INTRODUCTION: One of the important markers of bladder outlet obstruction in benign prostatic hyperplasia is intravesical prostatic protrusion (IPP). In this study, we aimed to show the correlation between IPP and benign pathologies in patients who underwent transrectal ultrasound (TRUSG) biopsy due to high prostate specific antigen (PSA).
METHODS: Ninety patients who underwent ransrectal ultrasound guided (TRUSG) biopsy between January 2018 and January 2020 were included in the study. Age, PSA, IPP measure and pathology results of patients were recorded. The patients were divided into 3 groups according to the degree of protrusion. PSA values, pathology results, prostate volumes were compared statistically.

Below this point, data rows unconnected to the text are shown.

==> src/design/dart_keyboard_channel_defines.svh <==
// assertion macros for the dart keyboard channel
// used by dart_keyboard_channel.sv; no other dependencies
`ifndef DART_KEYBOARD_CHANNEL_DEFINES_SVH
`define DART_KEYBOARD_CHANNEL_DEFINES_SVH
`ifndef NO_ASSERTIONS
// same-cycle implication
`define DKC_ASSERT_NOW(label, clock, rst_n, ante, cons) \
	label: assert property (@(posedge clock) disable iff (!rst_n) (ante) |-> (cons)) \
		else $error("dkc assertion failed");
// next-cycle implication
`define DKC_ASSERT_NEXT(label, clock, rst_n, ante, cons) \
	label: assert property (@(posedge clock) disable iff (!rst_n) (ante) |=> (cons)) \
		else $error("dkc assertion failed");
`else
`define DKC_ASSERT_NOW(label, clock, rst_n, ante, cons)
`define DKC_ASSERT_NEXT(label, clock, rst_n, ante, cons)
`endif
`endif

==> src/design/dkc_pkg.sv <==
// shared types and constants for the dart keyboard channel
// no dependencies
`default_nettype none
package dkc_pkg;

	typedef enum logic [2:0] {
		OP_WRITE   = 3'd0,
		OP_READ    = 3'd1,
		OP_VSYNC   = 3'd2,
		OP_KEY_DN  = 3'd3,
		OP_KEY_UP  = 3'd4
	} op_t;

	localparam logic PORT_DATA = 1'b0;
	localparam logic PORT_CTRL = 1'b1;

	localparam logic [2:0] REG_STATUS = 3'd0;
	localparam logic [2:0] REG_INTCTL = 3'd1;
	localparam logic [2:0] REG_VECTOR = 3'd2;
	localparam logic [2:0] REG_MODE   = 3'd5;

	localparam logic [2:0] CMD_VSYNC_LATCH = 3'd2;
	localparam logic [2:0] CMD_CHAN_RESET  = 3'd3;

	localparam logic [7:0] KEY_RESET_VAL  = 8'hff;
	localparam logic [7:0] REG1_READ_VAL  = 8'h01;
	localparam logic [7:0] VEC_EN_MASK    = 8'h18;
	localparam logic [7:0] VEC_STATUS_BIT = 8'h04;
	localparam logic [7:0] VEC_HI_MASK    = 8'hf0;
	localparam logic [7:0] VEC_FIX_MASK   = 8'hfe;
	localparam logic [7:0] STATUS_FIXED   = 8'h24;

	typedef struct packed {
		logic [2:0] reg_pointer;
		logic [7:0] ctl_reg1;
		logic [7:0] ctl_reg2;
		logic       mode40_flag;
		logic       mem_flag;
		logic       vsync_pending;
		logic       vsync_latched;
		logic [7:0] key_value;
		logic       key_new;
		logic       key_down;
	} state_t;

	typedef struct packed {
		logic [7:0] rdata;
		logic       vector_enabled;
		logic [7:0] irq_vector;
		logic       mode40;
		logic       mem_select;
		logic       irq_request;
	} result_t;

endpackage
`default_nettype wire

==> src/design/dart_keyboard_channel.sv <==
// top level of the dart keyboard channel: input register, state, result register
// depends on dkc_pkg, dkc_core and dart_keyboard_channel_defines.svh
//
//  channel   signals                               direction
//  request   req_valid req_stall op port_sel        in (stall out)
//            wdata key_code
//  result    res_valid res_stall rdata              out (stall in)
//            vector_enabled irq_vector mode40
//            mem_select irq_request
//
// one request per cycle unless the result is stalled; a taken request is held in
// the input register, and the state is updated as it moves on to the result register
// while the result is stalled one more request is held in the input register
// reset clears all channel state and both valid flags; key code resets to all ones
`default_nettype none
`include "dart_keyboard_channel_defines.svh"
module dart_keyboard_channel (
	input  wire  logic       clk,
	input  wire  logic       arst_n,
	input  wire  logic       req_valid,
	output logic             req_stall,
	input  wire  logic [2:0] op,
	input  wire  logic       port_sel,
	input  wire  logic [7:0] wdata,
	input  wire  logic [7:0] key_code,
	output logic             res_valid,
	input  wire  logic       res_stall,
	output logic [7:0]       rdata,
	output logic             vector_enabled,
	output logic [7:0]       irq_vector,
	output logic             mode40,
	output logic             mem_select,
	output logic             irq_request
);
	import dkc_pkg::*;

	logic       valid_s1;
	logic [2:0] op_s1;
	logic       port_sel_s1;
	logic [7:0] wdata_s1;
	logic [7:0] key_code_s1;

	state_t  state_q;
	state_t  state_nxt;
	result_t res_nxt;
	result_t res_q;
	logic    res_valid_q;

	logic advance;
	logic take;

	assign advance   = valid_s1 && (!res_valid_q || !res_stall);
	assign req_stall = valid_s1 && !advance;
	assign take      = req_valid && !req_stall;

	always_ff @(posedge clk or negedge arst_n) begin
		if (!arst_n) begin
			valid_s1 <= 1'b0;
		end else if (take) begin
			valid_s1 <= 1'b1;
		end else if (advance) begin
			valid_s1 <= 1'b0;
		end
	end

	always_ff @(posedge clk) begin
		if (take) begin
			op_s1       <= op;
			port_sel_s1 <= port_sel;
			wdata_s1    <= wdata;
			key_code_s1 <= key_code;
		end
	end

	dkc_core u_core (
		.cur      (state_q),
		.op       (op_s1),
		.port_sel (port_sel_s1),
		.wdata    (wdata_s1),
		.key_code (key_code_s1),
		.nxt      (state_nxt),
		.res      (res_nxt)
	);

	always_ff @(posedge clk or negedge arst_n) begin
		if (!arst_n) begin
			state_q               <= '{key_value: KEY_RESET_VAL, default: '0};
			res_valid_q           <= 1'b0;
		end else begin
			if (advance) begin
				state_q <= state_nxt;
			end
			if (advance) begin
				res_valid_q <= 1'b1;
			end else if (!res_stall) begin
				res_valid_q <= 1'b0;
			end
		end
	end

	always_ff @(posedge clk) begin
		if (advance) begin
			res_q <= res_nxt;
		end
	end

	assign res_valid      = res_valid_q;
	assign rdata          = res_q.rdata;
	assign vector_enabled = res_q.vector_enabled;
	assign irq_vector     = res_q.irq_vector;
	assign mode40         = res_q.mode40;
	assign mem_select     = res_q.mem_select;
	assign irq_request    = res_q.irq_request;

	`DKC_ASSERT_NOW(a_vec_off_zero, clk, arst_n, res_valid && !vector_enabled, irq_vector == 8'h00)
	`DKC_ASSERT_NOW(a_irq_no_rdata, clk, arst_n, res_valid && irq_request, rdata == 8'h00)
	`DKC_ASSERT_NEXT(a_ctrl_read_ptr, clk, arst_n, advance && (op_s1 == OP_READ) && (port_sel_s1 == PORT_CTRL), state_q.reg_pointer == 3'd0)
	`DKC_ASSERT_NEXT(a_key_press_new, clk, arst_n, advance && (op_s1 == OP_KEY_DN), state_q.key_new && state_q.key_down)

endmodule
`default_nettype wire

==> src/design/dkc_core.sv <==
// next-state and result logic for one request of the keyboard channel
// depends on dkc_pkg
`default_nettype none
module dkc_core (
	input  wire dkc_pkg::state_t  cur,
	input  wire logic [2:0]       op,
	input  wire logic             port_sel,
	input  wire logic [7:0]       wdata,
	input  wire logic [7:0]       key_code,
	output dkc_pkg::state_t       nxt,
	output dkc_pkg::result_t      res
);
	import dkc_pkg::*;

	logic [7:0] rd;
	logic       irq;

	always_comb begin
		nxt = cur;
		rd  = '0;
		irq = 1'b0;
		unique case (op)
			OP_WRITE: begin
				if (port_sel == PORT_CTRL) begin
					nxt.reg_pointer = '0;
					unique case (cur.reg_pointer)
						REG_STATUS: begin
							nxt.reg_pointer = wdata[2:0];
							unique case (wdata[5:3])
								CMD_VSYNC_LATCH: begin
									nxt.vsync_latched = cur.vsync_pending;
									nxt.vsync_pending = 1'b0;
								end
								CMD_CHAN_RESET: begin
									nxt.reg_pointer = '0;
									nxt.ctl_reg1    = '0;
									nxt.ctl_reg2    = '0;
								end
								default: ;
							endcase
						end
						REG_INTCTL: nxt.ctl_reg1 = wdata;
						REG_VECTOR: nxt.ctl_reg2 = wdata;
						REG_MODE: begin
							nxt.mode40_flag = wdata[1];
							nxt.mem_flag    = wdata[7];
						end
						default: ;
					endcase
				end
			end
			OP_READ: begin
				if (port_sel == PORT_DATA) begin
					rd          = cur.key_value;
					nxt.key_new = 1'b0;
				end else begin
					nxt.reg_pointer = '0;
					unique case (cur.reg_pointer)
						REG_STATUS: rd = STATUS_FIXED | {3'b000, cur.vsync_latched,
							cur.key_down, 2'b00, cur.key_new};
						REG_INTCTL: rd = REG1_READ_VAL;
						REG_VECTOR: rd = cur.ctl_reg2;
						default:    rd = '0;
					endcase
				end
			end
			OP_VSYNC: nxt.vsync_pending = 1'b1;
			OP_KEY_DN: begin
				nxt.key_value = key_code;
				nxt.key_new   = 1'b1;
				nxt.key_down  = 1'b1;
				irq           = 1'b1;
			end
			OP_KEY_UP: nxt.key_down = 1'b0;
			default: ;
		endcase
	end

	// vector follows the updated control registers
	always_comb begin
		res.rdata          = rd;
		res.irq_request    = irq;
		res.mode40         = nxt.mode40_flag;
		res.mem_select     = nxt.mem_flag;
		res.vector_enabled = (nxt.ctl_reg1 & VEC_EN_MASK) != 8'h00;
		if (!res.vector_enabled)
			res.irq_vector = '0;
		else if ((nxt.ctl_reg1 & VEC_STATUS_BIT) != 8'h00)
			res.irq_vector = (nxt.ctl_reg2 & VEC_HI_MASK) | VEC_STATUS_BIT;
		else
			res.irq_vector = nxt.ctl_reg2 & VEC_FIX_MASK;
	end

endmodule
`default_nettype wire

==> config.mk <==
export PLATFORM = sky130hd
export DESIGN_NAME = dart_keyboard_channel
export DESIGN_NICKNAME = d
export VERILOG_FILES = /design/src/design/dkc_pkg.sv /design/src/design/dart_keyboard_channel.sv /design/src/design/dkc_core.sv
export VERILOG_INCLUDE_DIRS = /design/src /design/src/design
export SDC_FILE = /design/constraint.sdc
export NUM_CORES = 1
export LEC_CHECK = 0
export ABC_AREA = 1
export BUFFER_PORTS_ARGS = -buffer_cell sky130_fd_sc_hd__buf_2
export CORE_ASPECT_RATIO = 0.9
export CORE_UTILIZATION = 35
export DETAILED_ROUTE_END_ITERATION = 8
export HOLD_SLACK_MARGIN = 0.06
export SLEW_MARGIN = 20
export SYNTH_ARGS = -nofsm -noshare
export SYNTH_HDL_FRONTEND = slang
export SYNTH_HIERARCHICAL = 1
export SYNTH_SLANG_ARGS = --single-unit
==> constraint.sdc <==
create_clock -name clk -period 1.88 [get_ports clk]
set_input_delay 0.376 -clock clk [delete_from_list [all_inputs] [get_ports clk]]
set_output_delay 0.376 -clock clk [all_outputs]
set_load 0.05 [all_outputs]
==> results of run 1 <==
metal layers:
metal | global-route usage, % | routed length [um]
met5 | 0 | 0
met4 | 5.63 | 110
met1 | 20.5 | 3460
met3 | 4.16 | 335
met2 | 22.7 | 3000
state kept, by name, summed over array words and instances (netlist names), 3 cells and up:
name	count
state_q	28
irq_vector	8
key_code_s1	8
rdata	8
wdata_s1	8
op_s1	3
cells in the final DEF, fill, tap and decap left out, types with 2 or more instances in the layout:
cell type     n
dfrtp_1      22
o22ai_1       3
buf_2        45
dfstp_2       8
nor2_2        6
edfxtp_1     40
a31oi_1       2
inv_1        25
nand2_4       2
clkbuf_8     10
nor3_1        3
a22oi_1       3
inv_2         2
nand2_1     145
nor2_4        2
nand3_2       5
nand2_2       7
clkinvlp_4    2
nor2_1       16
clkinv_2      2
buf_4         6
nand3_1      27
a21oi_1       7
o21ai_0       7
worst paths after layout:
kind,startpoint,cells past startpoint,to,slack [ps]
max,port_sel_s1$_DFFE_PP_,9,irq_vector[4]$_DFFE_PP_,240
min,arst_n,1,state_q[20]$_DFFE_PN0P_,60
max reg2reg,port_sel_s1$_DFFE_PP_,9,irq_vector[4]$_DFFE_PP_,240
min reg2reg,state_q[5]$_DFFE_PN1P_,2,state_q[5]$_DFFE_PN1P_,470
max in group asynchronous,arst_n,1,state_q[10]$_DFFE_PN0P_,1350
min in group clk,wdata[6],1,wdata_s1[6]$_DFFE_PP_,180
metrics by stage:
step | power [mW] | hold WS, ps
after floorplan | 2.77 | 80.4
after global placement | 2.96 | 457
after detailed placement | 2.97 | 462
after CTS | 4.08 | 78.3
after global routing | 4.27 | 109
final | 4.03 | 60.1
worst max-delay path, cell delays in order, from the launching register on:
cell and delay [ps]:
edfxtp_1 440, inv_2 150, nor2_2 110, nand2_2 100, nor2_4 110, nand2_4 60
nand2_2 60, nand2_2 70, nor2_4 210, nor2_1 70
power breakdown:
group	internal (mW)	switching, mW	total [mW]
Clock	0.514	0.578	1.09
Combinational	0.280	0.615	0.896
Sequential	1.89	0.155	2.04
Total	2.68	1.35	4.03
layout make-up:
cell class	instances	area, um^2	share of cell area (%)
multi-input combinational	238	1070	28.5
sequential	70	1960	52.2
clock inverter	5	33.8	0.899
tap	122	153	4.06
inverter	28	105	2.80
clock buffer	11	141	3.76
timing repair buffer	52	290	7.73
==> results.toml, run 1 <==
[outcome]
outcome = "finished clean"

[power_and_ir_drop]
ir_drop_mv = 0.478
power_density_nw_per_um2 = 1070
leakage_nw = 1.77

[placed_design]
post-place-ws_ps = 240
gp_congestion = 0.856
dpl_cell_area_um2 = 3580
port_buffers = 45
hpwl_um = 4710
placed_cells = 510

[detailed_routing]
via_per_inst = 4.58
drcViolationCount = 0
drt_iter0_markers = 188
dr.pass1.iters = 4
post_drt_wl_per_cell_um = 13.1
wirelength_um = 6910
final_antenna_net_count = 0
num_vias = 2410

[job]
drv_cap = 0

[timing]
rsz0062_at_grt = "no"
tightest_slew_ps = 718
min_period_ps = 1640
slew_headroom_pct = 52.1
fin_skew_ps = 10.9
fin_ws_ps = 243
slew_violations = 0
fin_crit_sh_pct = 87.1
hold_viol_final = 0
fmax_mhz = 611
fin_tns_setup_ps = 0
finalSetupViolations = 0

[global_route]
grt_max_degree = 31
gr-total-overflow = 0
grt_pass1_vias = 2235
grt_pass1_wl_um = 11200
grtUsageTotal_pct = 15.0
grt_antenna_before_repair = 0

[cells_and_area]
fin_area_um2 = 3760
nets = 423
area_growth_pct = 13.4
post_layout_nonfiller_instances = 526
antennaDiodeCount = 0
drive_gt1_share_pct = 24.5
fillerInstances = 944
finalCoreUtilization_pct = 41.0

[clocking]
clk_pin_slew_ps = 80
cts_setup_buffers = 0
clock-sinks = 70
cts-root-buf = "clkbuf_8"
cts_tree = "done"
cts_hold_buf = 0
h-tree-depth = 3
cts_resized = 0
clock_path_buffers = 2
numCtsBuffers = 9
clk_latency_ps = 360

[setup_path]
cp.arrival_ps = 1750
setup.worst_path.start_class = "register"
worstPathRequired_ps = 1990
crit_type = "reg2reg"
crit_fanout = 12
end_kind = "register"

[floorplanning]
fp.dieW_um = 105
core_area_um2 = 9170
initial_core_util_pct = 36.2
io_pins = 46
rows = 33
die_h_um = 94.3
die-area_um2 = 9860

[worst_hold_path]
holdCritPathClass = "in2async"

[logic_synthesis]
yosys_warnings = 6
syn_area_um2 = 3310
syn_area_per_cell_um2 = 9.42
synth_cells = 352
syn_nets = 376
(Power assumes the default switching activity.)
==> run 2, diff against run 1 <==
--- a/config.mk
+++ b/config.mk
@@ -8,7 +8,7 @@
 export LEC_CHECK = 0
 export ABC_AREA = 1
 export BUFFER_PORTS_ARGS = -buffer_cell sky130_fd_sc_hd__buf_2
-export CORE_ASPECT_RATIO = 0.9
+export CORE_MARGIN = 2
 export CORE_UTILIZATION = 35
 export DETAILED_ROUTE_END_ITERATION = 8
 export HOLD_SLACK_MARGIN = 0.06
==> results.toml, run 2 (synthesis gave the netlist of run 1 again) <==
[setup_path]
crit_fanout = 8
cp.arrival_ps = 1890
reg2regPathDepth = 9
setup.worst_path.start_class = "register"
crit_type = "reg2reg"
worstPathRequired_ps = 2080
end_kind = "register"

[clocking]
cts_tree = "done"
clock-sinks = 70
clk_latency_ps = 350
clock_path_buffers = 2
clk_pin_slew_ps = 70
numCtsBuffers = 9
cts_hold_buf = 0
cts_setup_buffers = 0
h-tree-depth = 3
cts-root-buf = "clkbuf_8"
cts_resized = 0

[timing]
finalSetupViolations = 0
tightest_slew_ps = 695
fin_skew_ps = 10.2
fin_tns_setup_ps = 0
rsz0062_at_grt = "no"
hold_viol_final = 0
min_period_ps = 1690
fin_crit_sh_pct = 90.0
slew_headroom_pct = 53.7
slew_violations = 0
fmax_mhz = 591

[cells_and_area]
post_layout_nonfiller_instances = 515
final_common_cell = "nand2_1"
most-common-layout-cells = "145 x nand2_1, 45 x buf_2, 40 x edfxtp_1"
drive_gt1_share_pct = 24.3
area_growth_pct = 15.2
regMostFlops = "state_q"
antennaDiodeCount = 0
nets = 423
largest_reg_flops = 28

[power_and_ir_drop]
power_frac_comb_pct = 20.5
power_density_nw_per_um2 = 1170
p_switching_mw = 1.33
p_sw_share_pct = 29.9
clkPwrFrac_pct = 33.8
p_seq_share_pct = 45.8
ir_drop_mv = 0.414
p_int_mw = 3.12
leakage_nw = 1.81

[global_route]
gr-max-usage-layer = "met2"
grtUsageTotal_pct = 15.2
grt_max_degree = 31
grtUsageMet2_pct = 24.0
met1_usage_pct = 20.2
gr-total-overflow = 0
grt_pass1_vias = 2426
grt_antenna_before_repair = 0
grtUsageMet3_pct = 4.97
grt_pass1_wl_um = 11800

[detailed_routing]
drcViolationCount = 0
dr.pass1.iters = 4
num_vias = 2454
final_antenna_net_count = 0
wirelength_um = 7160
post_drt_wl_per_cell_um = 13.9
drt_iter0_markers = 132
via_per_inst = 4.77

[placed_design]
hpwl_um = 4910
gp_congestion = 0.912
port_buffers = 45
placed_cells = 499

[floorplanning]
io_pins = 46
die_h_um = 101
rows = 35
initial_core_util_pct = 36.0
fp.dieW_um = 101
die-area_um2 = 10300
core_area_um2 = 9200

[outcome]
outcome = "finished clean"

[worst_hold_path]
holdCritPathClass = "in2async"

[job]
drv_cap = 0
run 2: critical path, cell delays in order, from the launching register on:
cell and delay [ps]:
dfrtp_1 400, inv_1 140, nand2_2 120, nor2_2 170
nand2_1 140, nand2_2 200, nand2_1 90, nand2_1 100
nand2_1 70, nor2_1 120
run 2: stage by stage:
stage / hold WS [ps] / area (um^2) / setup WS (ps) / util [%] / power (mW)
global placement: 454 / 3570 / 300 / 38.8 / 2.96
global route: 100 / 3820 / 5.79 / 41.5 / 4.70
CTS: 86.0 / 3820 / 221 / 41.5 / 4.49
detailed placement: 459 / 3570 / 248 / 38.8 / 2.97
floorplan: 80.4 / 3320 / 25.9 / - / 2.77
finish: 65.3 / 3820 / 189 / 41.5 / 4.46
run 2: worst paths after layout:
kind                                         startpoint                 endpoint  slack [ps]
worst max-delay path            state_q[31]$_DFFE_PN0P_  irq_vector[1]$_DFFE_PP_         190
worst min-delay path                             arst_n    res_valid$_DFFE_PN0P_          70
worst max register to register  state_q[31]$_DFFE_PN0P_  irq_vector[1]$_DFFE_PP_         190
worst min register to register   state_q[3]$_DFFE_PN1P_   state_q[3]$_DFFE_PN1P_         470
max in group asynchronous                        arst_n  state_q[20]$_DFFE_PN0P_        1350
min in group clk                               wdata[2]    wdata_s1[2]$_DFFE_PP_         200
run 2: final cells by class:
cell class              instances  area [um^2]
clock buffers                  13          159
repair buffers                 52          290
inverters                      28          105
flip-flops and latches         70         1960
clock inverters                 3         90.1
multi-input cells             238         1070
fillers                       946         5380
well taps                     111          139
run 2: routing by layer:
metal / wire length (um) / share of wire [%]
met2: 3320 / 46
met1: 3390 / 47
met3: 372 / 5.2
met4: 85 / 1.2
met5: 0 / 0
run 2: power groups by stage:
stage | Clock, mW | Sequential [mW] | Combinational [mW]
after CTS | 1.54 | 2.04 | 0.911
after global routing | 1.62 | 2.07 | 1.02
after floorplan | 0 | 2.16 | 0.605
final | 1.51 | 2.04 | 0.912
after detailed placement | 0 | 2.07 | 0.905
after global placement | 0 | 2.07 | 0.889
==> run 3, diff against run 2 <==
--- a/config.mk
+++ b/config.mk
@@ -7,12 +7,12 @@
 export NUM_CORES = 1
 export LEC_CHECK = 0
 export ABC_AREA = 1
-export BUFFER_PORTS_ARGS = -buffer_cell sky130_fd_sc_hd__buf_2
+export ABC_CLOCK_PERIOD_IN_PS = 1880
+export BUFFER_PORTS_ARGS = -buffer_cell sky130_fd_sc_hd__clkbuf_2
 export CORE_MARGIN = 2
 export CORE_UTILIZATION = 35
 export DETAILED_ROUTE_END_ITERATION = 8
 export HOLD_SLACK_MARGIN = 0.06
-export SLEW_MARGIN = 20
 export SYNTH_ARGS = -nofsm -noshare
 export SYNTH_HDL_FRONTEND = slang
 export SYNTH_HIERARCHICAL = 1
==> results.toml, run 3 (synthesis gave the netlist of run 1 again) <==
[clocking]
numCtsBuffers = 9
cts_tree = "done"
clock-sinks = 70
clk_pin_slew_ps = 70
clk_latency_ps = 350
clock_path_buffers = 2
h-tree-depth = 3
cts_setup_buffers = 0
cts-root-buf = "clkbuf_8"

[timing]
min_period_ps = 1640
rsz0062_at_grt = "no"
timing.hold.ws_ps = 192
slew_violations = 0
fin_skew_ps = 7.94
fin_tns_setup_ps = 0
fmax_mhz = 611
hold_viol_final = 0
fin_crit_sh_pct = 87.1
finalSetupViolations = 0

[setup_path]
cp.arrival_ps = 1740
cp-startpoint = "port_sel_s1$_DFFE_PP_"
end_kind = "register"
ff2ff_setup_slack_ps = 240
crit_type = "reg2reg"
worstPathRequired_ps = 1980
reg2regPathDepth = 9
timing.rr.start = "port_sel_s1$_DFFE_PP_"
setup.worst_path.start_class = "register"
crit_fanout = 12
worstReg2RegEnd = "irq_vector[2]$_DFFE_PP_"

[cells_and_area]
drive_gt1_share_pct = 24.1
antennaDiodeCount = 0
area_growth_pct = 13.4
largest_reg_flops = 28
final_common_cell = "nand2_1"
fillerInstances = 945
nets = 425
regMostFlops = "state_q"
most-common-layout-cells = "145 x nand2_1, 44 x clkbuf_2, 40 x edfxtp_1"

[detailed_routing]
drcViolationCount = 0
num_vias = 2462
final_antenna_net_count = 0
drt_iter0_markers = 107
post_drt_wl_per_cell_um = 13.7
wirelength_um = 7090
via_per_inst = 4.76
dr.pass1.iters = 4

[floorplanning]
io_pins = 46
die-area_um2 = 10300
rows = 35
die_h_um = 101
initial_core_util_pct = 36.0
fp.dieW_um = 101
core_area_um2 = 9200

[power_and_ir_drop]
power_frac_comb_pct = 22.8
p_sw_share_pct = 33.6
leakage_nw = 1.79
power_density_nw_per_um2 = 1060
total_power_mw = 3.98
clkPwrFrac_pct = 25.7
p_int_mw = 2.64
p_seq_share_pct = 51.5
p_switching_mw = 1.34
ir_drop_mv = 0.354

[global_route]
grt_pass1_wl_um = 11800
grtUsageTotal_pct = 15.0
grt_max_degree = 31
grt_pass1_vias = 2335
grt_antenna_before_repair = 0
gr-total-overflow = 0

[worst_hold_path]
hold_depth = 1
holdCritPathClass = "in2reg"
min_from = "key_code[5]"
min_to = "key_code_s1[5]$_DFFE_PP_"

[placed_design]
hpwl_um = 4910
port_buffers = 45
gp_congestion = 0.895

[outcome]
outcome = "finished clean"

[job]
drv_cap = 0
## run 3: cell types whose count changed in the layout (fill, tap and decap cells not counted), moves of 2 or more
cell	delta
clkinv_2	+3
bufinv_16	-3
clkbuf_8	-2
clkbuf_2	+44
buf_2	-45
## run 3: how the worst max path moves through the flow
stage | to | slack [ps] | cells after the start
after floorplan | req_stall | 30 | 4
after global placement | irq_vector[2]$_DFFE_PP_ | 300 | 9
after detailed placement | irq_vector[2]$_DFFE_PP_ | 250 | 9
after CTS | state_q[12]$_DFFE_PN0P_ | 230 | 8
after global routing | state_q[13]$_DFFE_PN0P_ | 20 | 8
final | irq_vector[2]$_DFFE_PP_ | 240 | 9
## run 3: power by group through the flow
stage                     registers [mW]  clock network [mW]  logic (mW)
after floorplan                     2.16                   0       0.605
after global placement              2.08                   0       0.895
after detailed placement            2.08                   0       0.909
after CTS                           2.05                1.05       0.915
after global routing                2.08                1.12        1.02
final                               2.05                1.02       0.907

RESULTS: 30% (n: 27) Of patients had stage 1, 40% (n: 36) had stage 2 and 30% (n: 27) had stage 3 IPP. The mean age of the patients was 64.8 ± 7.54 (42-77) years and the mean total PSA value was 7.88 ± 4.75 (2-26) ng / mL. The incidence of prostate cancer among the groups was statistically significant (p <0.05). As the IPP stage increased, the incidence of prostate cancer decreased.
DISCUSSION AND CONCLUSION: The relationship between IPP and bladder outlet obstruction has been shown in the literature. However, the number of studies showing the relationship between prostate cancer and IPP is limited. In our study, it was seen that the average PSA value increased as the IPP degree increased, but the difference was not statistically significant. As the level of IPP increased, the incidence of prostate cancer decreased significantly.

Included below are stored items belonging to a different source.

[config.mk]
export PLATFORM = sky130hd
export DESIGN_NAME = gbnms_iou
export DESIGN_NICKNAME = d
export VERILOG_FILES = /design/src/hdl/gbnms_pkg.sv /design/src/hdl/gbnms_iou.sv
export SDC_FILE = /design/constraint.sdc
export NUM_CORES = 2
export LEC_CHECK = 0
export BUFFER_PORTS_ARGS = -buffer_cell sky130_fd_sc_hd__clkbuf_2
export CAP_MARGIN = 30
export CORE_ASPECT_RATIO = 0.9
export CORE_MARGIN = 2
export CORE_UTILIZATION = 50
export DETAILED_ROUTE_END_ITERATION = 6
export MAX_ROUTING_LAYER = met4
export PLACE_DENSITY = 0.78
export REMOVE_ABC_BUFFERS = 1
export SETUP_SLACK_MARGIN = 0.05
export SKIP_CTS_REPAIR_TIMING = 1
export SYNTH_ARGS = -nofsm -noshare
export SYNTH_HDL_FRONTEND = slang
export SYNTH_SLANG_ARGS = --single-unit
[constraint.sdc]
create_clock -name clk -period 11.35 [get_ports clk]
set_input_delay 0.5675 -clock clk [delete_from_list [all_inputs] [get_ports clk]]
set_output_delay 0.5675 -clock clk [all_outputs]
set_load 0.01 [all_outputs]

GİRİŞ ve AMAÇ: Benign prostat hiperplazisinde mesane çıkış obstrüksiyonunun önemli belirteçlerinden biri de intravezikal prostatik protrüzyondur (İPP). Biz bu çalışmamızda prostat spesifik antijen (PSA) yüksekliği nedeniyle transrektal ultrason (TRUSG) biyopsi yapılan hastalarda İPP ile benign patolojiler arasındaki korelasyonu göstermeyi amaçladık.
YÖNTEM ve GEREÇLER: Ocak 2018 Ocak 2020 arasında kliniğimizde PSA yüksekliği nedeniyle TRUSG eşliğinde biyopsi yapılan 90 hasta çalışmaya dahil edildi. Transabdominal USG ile İPP ölçümü yapılan hastaların yaş, PSA, IPP ölçüsü ve derecesi, patoloji sonucu kaydedildi. Hastalar protrüzyon derecesine göre 3 gruba ayrıldı. Üç grubun PSA değerleri, patoloji sonuçları, prostat volümleri ve bu verilerin İPP ile olan ilişkisi istatistiksel olarak karşılaştırıldı.
BULGULAR: Hastaların %30’unda (n: 27) evre 1, %40’ında (n: 36) evre 2 ve %30’unda (n: 27) evre 3 İPP mevcuttu. Hastaların yaş ortalaması 64.8 ± 7.54 (42-77) yıl ve ortalama total PSA değeri 7.88 ± 4.75 (2-26) ng/mL olarak bulundu. Gruplar arasındaki prostat kanseri görülme oranları istatistiksel olarak anlamlıydı (p<0.05). İPP evresi arttıkça Prostat kanseri görülme oranı azaldı.
TARTIŞMA ve SONUÇ: Literatürde İPP’nin mesane çıkış obstrüksiyonu ile olan ilişkisi çokça gösterilmiştir. Ancak prostat kanseriyle İPP ilişkisini gösteren çalışma sayısı sınırlıdır. Prostat volümü ve PSA seviyesi arasındaki pozitif korelasyon literatürde daha önce bir çok kez gösterilmiştir. Bizim çalışmamızda ise İPP derecesi arttıkça ortalama PSA değerinin yükseldiği görüldü ancak aradaki fark istatistiksel olarak anlamlı değildi. Gruplar karşılaştırıldığında İPP seviyesi arttıkça prostat kanseri görülme düzeyi anlamlı derecede azaldı.